Material to process -
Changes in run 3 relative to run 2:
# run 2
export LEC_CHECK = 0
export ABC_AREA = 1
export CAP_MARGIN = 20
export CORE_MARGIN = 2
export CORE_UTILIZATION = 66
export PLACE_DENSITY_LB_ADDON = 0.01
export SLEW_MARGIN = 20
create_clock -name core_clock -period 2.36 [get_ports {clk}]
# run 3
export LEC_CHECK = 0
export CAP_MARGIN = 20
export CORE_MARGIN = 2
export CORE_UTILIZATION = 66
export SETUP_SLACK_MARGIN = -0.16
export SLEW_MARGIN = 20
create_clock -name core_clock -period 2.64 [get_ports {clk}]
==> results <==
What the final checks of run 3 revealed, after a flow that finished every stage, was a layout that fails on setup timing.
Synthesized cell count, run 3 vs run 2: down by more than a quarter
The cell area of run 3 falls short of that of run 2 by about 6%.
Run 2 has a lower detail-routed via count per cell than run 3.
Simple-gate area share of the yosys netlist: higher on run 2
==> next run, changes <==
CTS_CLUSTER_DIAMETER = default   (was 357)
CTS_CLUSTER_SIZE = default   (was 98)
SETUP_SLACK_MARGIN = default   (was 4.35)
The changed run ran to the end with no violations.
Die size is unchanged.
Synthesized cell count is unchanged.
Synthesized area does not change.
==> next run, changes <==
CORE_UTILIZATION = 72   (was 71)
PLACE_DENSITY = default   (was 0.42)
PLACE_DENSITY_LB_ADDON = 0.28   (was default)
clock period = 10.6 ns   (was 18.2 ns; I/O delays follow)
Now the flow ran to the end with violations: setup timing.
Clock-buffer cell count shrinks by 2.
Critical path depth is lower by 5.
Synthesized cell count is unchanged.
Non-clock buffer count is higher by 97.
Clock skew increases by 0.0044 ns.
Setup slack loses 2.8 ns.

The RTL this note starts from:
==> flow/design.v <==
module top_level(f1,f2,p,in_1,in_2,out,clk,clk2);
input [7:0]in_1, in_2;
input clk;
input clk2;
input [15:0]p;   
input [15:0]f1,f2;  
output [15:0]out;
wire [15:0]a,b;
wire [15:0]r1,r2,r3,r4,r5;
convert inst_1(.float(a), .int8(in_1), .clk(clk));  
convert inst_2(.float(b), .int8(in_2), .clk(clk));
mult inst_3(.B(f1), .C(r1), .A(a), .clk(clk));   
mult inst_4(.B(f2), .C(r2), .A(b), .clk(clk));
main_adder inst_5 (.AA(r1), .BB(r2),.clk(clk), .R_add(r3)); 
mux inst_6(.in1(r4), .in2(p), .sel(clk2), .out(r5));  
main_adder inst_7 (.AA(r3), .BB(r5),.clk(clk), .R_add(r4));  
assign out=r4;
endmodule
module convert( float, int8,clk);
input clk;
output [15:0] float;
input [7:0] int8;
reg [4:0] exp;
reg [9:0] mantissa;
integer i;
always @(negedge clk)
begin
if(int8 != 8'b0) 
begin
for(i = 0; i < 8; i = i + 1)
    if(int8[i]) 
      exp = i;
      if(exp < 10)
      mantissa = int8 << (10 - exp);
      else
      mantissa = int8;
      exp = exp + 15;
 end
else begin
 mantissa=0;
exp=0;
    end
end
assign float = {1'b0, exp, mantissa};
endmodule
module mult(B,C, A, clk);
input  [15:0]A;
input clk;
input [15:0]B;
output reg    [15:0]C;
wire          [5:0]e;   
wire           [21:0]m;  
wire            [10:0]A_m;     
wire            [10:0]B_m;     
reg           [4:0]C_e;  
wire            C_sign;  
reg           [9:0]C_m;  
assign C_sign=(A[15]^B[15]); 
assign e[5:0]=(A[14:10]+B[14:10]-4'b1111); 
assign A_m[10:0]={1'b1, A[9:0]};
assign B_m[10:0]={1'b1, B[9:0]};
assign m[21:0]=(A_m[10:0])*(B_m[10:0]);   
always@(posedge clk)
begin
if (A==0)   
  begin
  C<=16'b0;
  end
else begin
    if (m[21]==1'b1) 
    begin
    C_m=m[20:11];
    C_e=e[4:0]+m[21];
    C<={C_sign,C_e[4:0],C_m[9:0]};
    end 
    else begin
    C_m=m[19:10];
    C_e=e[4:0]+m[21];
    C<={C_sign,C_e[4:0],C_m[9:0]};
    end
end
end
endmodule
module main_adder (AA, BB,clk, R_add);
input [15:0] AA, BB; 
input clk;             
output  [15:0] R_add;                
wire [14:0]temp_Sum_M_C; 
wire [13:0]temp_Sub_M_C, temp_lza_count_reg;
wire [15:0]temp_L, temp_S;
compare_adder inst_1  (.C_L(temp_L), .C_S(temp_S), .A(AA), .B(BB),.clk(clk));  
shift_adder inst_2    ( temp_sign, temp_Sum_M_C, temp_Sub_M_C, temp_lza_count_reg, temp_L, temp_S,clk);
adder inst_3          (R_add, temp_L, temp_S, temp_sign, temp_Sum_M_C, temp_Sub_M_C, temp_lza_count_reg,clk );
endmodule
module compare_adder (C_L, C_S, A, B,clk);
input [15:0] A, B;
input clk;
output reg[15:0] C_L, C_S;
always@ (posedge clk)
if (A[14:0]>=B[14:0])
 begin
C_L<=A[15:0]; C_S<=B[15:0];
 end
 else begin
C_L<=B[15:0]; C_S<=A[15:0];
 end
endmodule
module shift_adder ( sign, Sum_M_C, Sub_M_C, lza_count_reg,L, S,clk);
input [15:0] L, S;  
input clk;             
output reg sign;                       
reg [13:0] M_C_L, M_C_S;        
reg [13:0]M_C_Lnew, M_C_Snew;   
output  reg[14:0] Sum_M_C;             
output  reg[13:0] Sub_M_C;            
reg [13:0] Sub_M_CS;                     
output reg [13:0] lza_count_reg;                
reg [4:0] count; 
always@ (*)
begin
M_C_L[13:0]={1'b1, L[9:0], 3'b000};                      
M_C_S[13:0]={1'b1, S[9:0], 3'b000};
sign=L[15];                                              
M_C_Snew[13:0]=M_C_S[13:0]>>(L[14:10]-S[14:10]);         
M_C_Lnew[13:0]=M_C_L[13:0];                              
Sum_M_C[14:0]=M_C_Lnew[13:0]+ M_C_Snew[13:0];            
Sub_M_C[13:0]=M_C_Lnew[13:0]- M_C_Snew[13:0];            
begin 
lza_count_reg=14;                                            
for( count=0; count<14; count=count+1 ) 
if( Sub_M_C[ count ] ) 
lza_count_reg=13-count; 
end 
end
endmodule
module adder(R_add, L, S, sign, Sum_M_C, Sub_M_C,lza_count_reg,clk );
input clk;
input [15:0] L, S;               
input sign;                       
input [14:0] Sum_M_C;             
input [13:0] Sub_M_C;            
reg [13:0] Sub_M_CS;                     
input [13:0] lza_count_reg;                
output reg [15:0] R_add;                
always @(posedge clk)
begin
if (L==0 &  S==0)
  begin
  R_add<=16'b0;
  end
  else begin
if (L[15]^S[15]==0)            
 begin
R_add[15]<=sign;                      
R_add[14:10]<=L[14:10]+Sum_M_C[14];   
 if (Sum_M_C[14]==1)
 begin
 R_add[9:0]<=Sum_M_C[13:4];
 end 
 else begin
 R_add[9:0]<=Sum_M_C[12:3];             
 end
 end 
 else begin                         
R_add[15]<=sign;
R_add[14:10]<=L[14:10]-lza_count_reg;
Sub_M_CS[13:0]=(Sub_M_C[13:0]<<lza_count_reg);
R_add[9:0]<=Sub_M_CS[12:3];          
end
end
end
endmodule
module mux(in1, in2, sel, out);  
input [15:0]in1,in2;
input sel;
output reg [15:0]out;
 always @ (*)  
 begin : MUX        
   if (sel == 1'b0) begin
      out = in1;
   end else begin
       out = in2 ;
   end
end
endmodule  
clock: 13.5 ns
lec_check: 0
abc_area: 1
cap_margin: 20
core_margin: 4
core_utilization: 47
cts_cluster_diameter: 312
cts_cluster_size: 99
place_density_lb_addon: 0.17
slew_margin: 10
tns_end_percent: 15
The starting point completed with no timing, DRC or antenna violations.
oak:
Design bf16_unit, start of the top module:
module bf16_unit
# (parameter G = 6) (
    input  clk,
    input  reset,
    input  [15:0] in1,
    input  [15:0] in2,
    input  [15:0] in3,
    input  [15:0] in4,
    input  [15:0] in5,
    input  [15:0] in6,
    input  [15:0] in7,
    input  [15:0] in8,
    input  [15:0] in9,
    input  [15:0] in10,
    input  [15:0] in11,
    input  [15:0] in12,
    input  [15:0] in13,
    input  [15:0] in14,
    input  [15:0] in15,
    input  [15:0] in16,
    input  [15:0] in17,
    input  [15:0] in18,
    input  [4:0] funct5,
    output wire [15:0] result
);
export LEC_CHECK = 0
export ABC_AREA = 0
export CAP_MARGIN = 20
export CORE_ASPECT_RATIO = 0.52
export CORE_MARGIN = 2
export CORE_UTILIZATION = 66
export CTS_CLUSTER_DIAMETER = 80
export CTS_CLUSTER_SIZE = 26
export GPL_ROUTABILITY_DRIVEN = 1
export HOLD_SLACK_MARGIN = 0.18
export SETUP_SLACK_MARGIN = -0.59
export SLEW_MARGIN = 20
create_clock -name core_clock -period 8.6 [get_ports {clk}]
run.sh (not shown) runs the stock make flow with config.mk's settings and CLKGATE_MAP_FILE=.
--- input diff oak..pine ---
Settings: changing CORE_UTILIZATION from 66 to 40; removing ABC_AREA (formerly 0); removing CTS_CLUSTER_SIZE (formerly 26); removing SETUP_SLACK_MARGIN (formerly -0.59); removing HOLD_SLACK_MARGIN (formerly 0.18); removing CTS_CLUSTER_DIAMETER (formerly 80); removing CORE_ASPECT_RATIO (formerly 0.52); setting PLACE_DENSITY to 0.6 for the first time; removing GPL_ROUTABILITY_DRIVEN (formerly 1); changing the clock period (ns, I/O delays scaled along) from 8.6 to 7.67.
## What came out
- oak → pine: part of the power in combinational logic down 4.1 points; final cell area excluding filler cells grew by 11,000 sq um.
- Per the comparison of pine with oak, initial antenna violation count now larger; actual slew at the worst max-slew pin saw an increase; met2 wirelength from detailed routing higher.
- pine vs oak: count of clock buffers in the final design up
- On worst setup slack before clock tree synthesis: pine sits below oak.
- pine vs oak — total power climbed by more than a quarter
- Of pine and oak, pine shows the lower clock-pin transition on the worst setup and hold timing paths, with oak above it.
- As of pine, power consumed by sequential cells had risen by more than 10% compared to oak.
diff inputs: pine => birch
Settings: putting CTS_CLUSTER_SIZE at 14 where nothing was set; swapping 40 for 72 in CORE_UTILIZATION; swapping 7.67 for 5.1 in the clock period (ns, I/O delays scaled along).
Notes after the runs:
Complete run, failing final checks: birch, reason negative setup slack. Summary — sequential power share, birch relative to pine: higher, by 1.6 points. Taking pine as the reference point, the post-synthesis to final-layout area growth of birch falls by 2.1 points. Compared with pine, in birch proportion of power drawn by the clock network went down 2.5 points; reported combinational group power went up about 55%; number of iterations in the first detailed-routing pass went up 3; core utilization went up 34 points; number of inserted filler cells in the final layout went down about 60%. Per the comparison of birch with pine, die size shows a reduction of about 44%, total detailed-routing wirelength shows an increase of 14 mm. Compared with pine, birch shows a lower data required time at the worst endpoint.

========
Starting RTL as in the previous note.
==> flow/config.mk <==
export PLATFORM = sky130hd
export DESIGN_NAME = bf16_unit
export DESIGN_NICKNAME = bf16_unit
export VERILOG_FILES = /design/flow/design.v
export SDC_FILE = /design/flow/constraint.sdc
export NUM_CORES = 4
export LEC_CHECK = 0
export ABC_AREA = 0
export CAP_MARGIN = 20
export CORE_ASPECT_RATIO = 0.93
export CORE_MARGIN = 2
export CORE_UTILIZATION = 72
export CTS_CLUSTER_DIAMETER = 191
export GPL_ROUTABILITY_DRIVEN = 1
export MAX_ROUTING_LAYER = met4
export PLACE_DENSITY_LB_ADDON = 0.02
export SETUP_SLACK_MARGIN = 1.26
export SLEW_MARGIN = 5
==> flow/constraint.sdc <==
create_clock -name core_clock -period 4.39 [get_ports {clk}]
set_input_delay 0.8780 -clock core_clock [delete_from_list [all_inputs] [get_ports {clk}]]
set_output_delay 0.8780 -clock core_clock [all_outputs]
set_load 0.01 [all_outputs]
The baseline reached the layout checks and failed them: negative setup slack.
Then changed:
ABC_AREA = unset   (was 0)
CORE_ASPECT_RATIO = unset   (was 0.93)
CTS_CLUSTER_DIAMETER = 260   (was 191)
GPL_ROUTABILITY_DRIVEN = unset   (was 1)
MAX_ROUTING_LAYER = unset   (was met4)
PLACE_DENSITY = 0.6   (was unset)
PLACE_DENSITY_LB_ADDON = unset   (was 0.02)
SETUP_SLACK_MARGIN = unset   (was 1.26)
SLEW_MARGIN = 20   (was 5)
clock period = 6.18 ns   (was 4.39 ns; I/O delays follow)
Effect: The new run finished clean; die size barely changes; sequential share of layout area increases by 1.1 points; wire length decreases by 7.8%; combinational power decreases by 37%; cell area decreases by 3.9%; register-to-register slack gets better by 1.1 ns; flip-flop count is unchanged; worst setup slack gets better by 1.1 ns; clock-buffer cell count increases by 15; power decreases by 29%; sequential power decreases by 29%.
Then changed:
CTS_CLUSTER_DIAMETER = 350   (was 260)
CTS_CLUSTER_SIZE = 14   (was unset)
PLACE_DENSITY = unset   (was 0.6)
clock period = 4.86 ns   (was 6.18 ns; I/O delays follow)
Result: The new run ran to the end with violations: negative setup slack. Clock skew goes up by 0.024 ns. Count of clock-buffer cells in the layout falls by 157. Global-route usage drops by 0.40 points. Routed wire length goes down by 0.95%. Sequential share of layout area is higher by 0.59 points. Register-to-register slack gets worse by 0.90 ns. Setup slack is worse by 0.68 ns. Critical path depth is lower by 1. Die area stays the same. Clock power came out lower by about 4%. Non-clock buffer count is higher by 110.
Then changed:
ABC_AREA = 0   (was unset)
CAP_MARGIN = 40   (was 20)
PLACE_DENSITY_LB_ADDON = 0.07   (was unset)
TNS_END_PERCENT = 5   (was unset)
clock period = 4.26 ns   (was 4.86 ns; I/O delays follow)
The new run finished with negative setup slack left; power went up by about 15%; wire length grows by about 0.9%; design area came out higher by about 2%; clock skew shrinks by 0.0091 ns.
Power and IR drop assume default switching activity.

What is required -
The records above should be printed exactly, please, from the first line through the line containing "convert inst_2(.float(b), .int8(in_2), .clk(clk));", with both ends kept and nothing past it.

Exercise result -
Changes in run 3 relative to run 2:
# run 2
export LEC_CHECK = 0
export ABC_AREA = 1
export CAP_MARGIN = 20
export CORE_MARGIN = 2
export CORE_UTILIZATION = 66
export PLACE_DENSITY_LB_ADDON = 0.01
export SLEW_MARGIN = 20
create_clock -name core_clock -period 2.36 [get_ports {clk}]
# run 3
export LEC_CHECK = 0
export CAP_MARGIN = 20
export CORE_MARGIN = 2
export CORE_UTILIZATION = 66
export SETUP_SLACK_MARGIN = -0.16
export SLEW_MARGIN = 20
create_clock -name core_clock -period 2.64 [get_ports {clk}]
==> results <==
What the final checks of run 3 revealed, after a flow that finished every stage, was a layout that fails on setup timing.
Synthesized cell count, run 3 vs run 2: down by more than a quarter
The cell area of run 3 falls short of that of run 2 by about 6%.
Run 2 has a lower detail-routed via count per cell than run 3.
Simple-gate area share of the yosys netlist: higher on run 2
==> next run, changes <==
CTS_CLUSTER_DIAMETER = default   (was 357)
CTS_CLUSTER_SIZE = default   (was 98)
SETUP_SLACK_MARGIN = default   (was 4.35)
The changed run ran to the end with no violations.
Die size is unchanged.
Synthesized cell count is unchanged.
Synthesized area does not change.
==> next run, changes <==
CORE_UTILIZATION = 72   (was 71)
PLACE_DENSITY = default   (was 0.42)
PLACE_DENSITY_LB_ADDON = 0.28   (was default)
clock period = 10.6 ns   (was 18.2 ns; I/O delays follow)
Now the flow ran to the end with violations: setup timing.
Clock-buffer cell count shrinks by 2.
Critical path depth is lower by 5.
Synthesized cell count is unchanged.
Non-clock buffer count is higher by 97.
Clock skew increases by 0.0044 ns.
Setup slack loses 2.8 ns.

The RTL this note starts from:
==> flow/design.v <==
module top_level(f1,f2,p,in_1,in_2,out,clk,clk2);
input [7:0]in_1, in_2;
input clk;
input clk2;
input [15:0]p;   
input [15:0]f1,f2;  
output [15:0]out;
wire [15:0]a,b;
wire [15:0]r1,r2,r3,r4,r5;
convert inst_1(.float(a), .int8(in_1), .clk(clk));  
convert inst_2(.float(b), .int8(in_2), .clk(clk));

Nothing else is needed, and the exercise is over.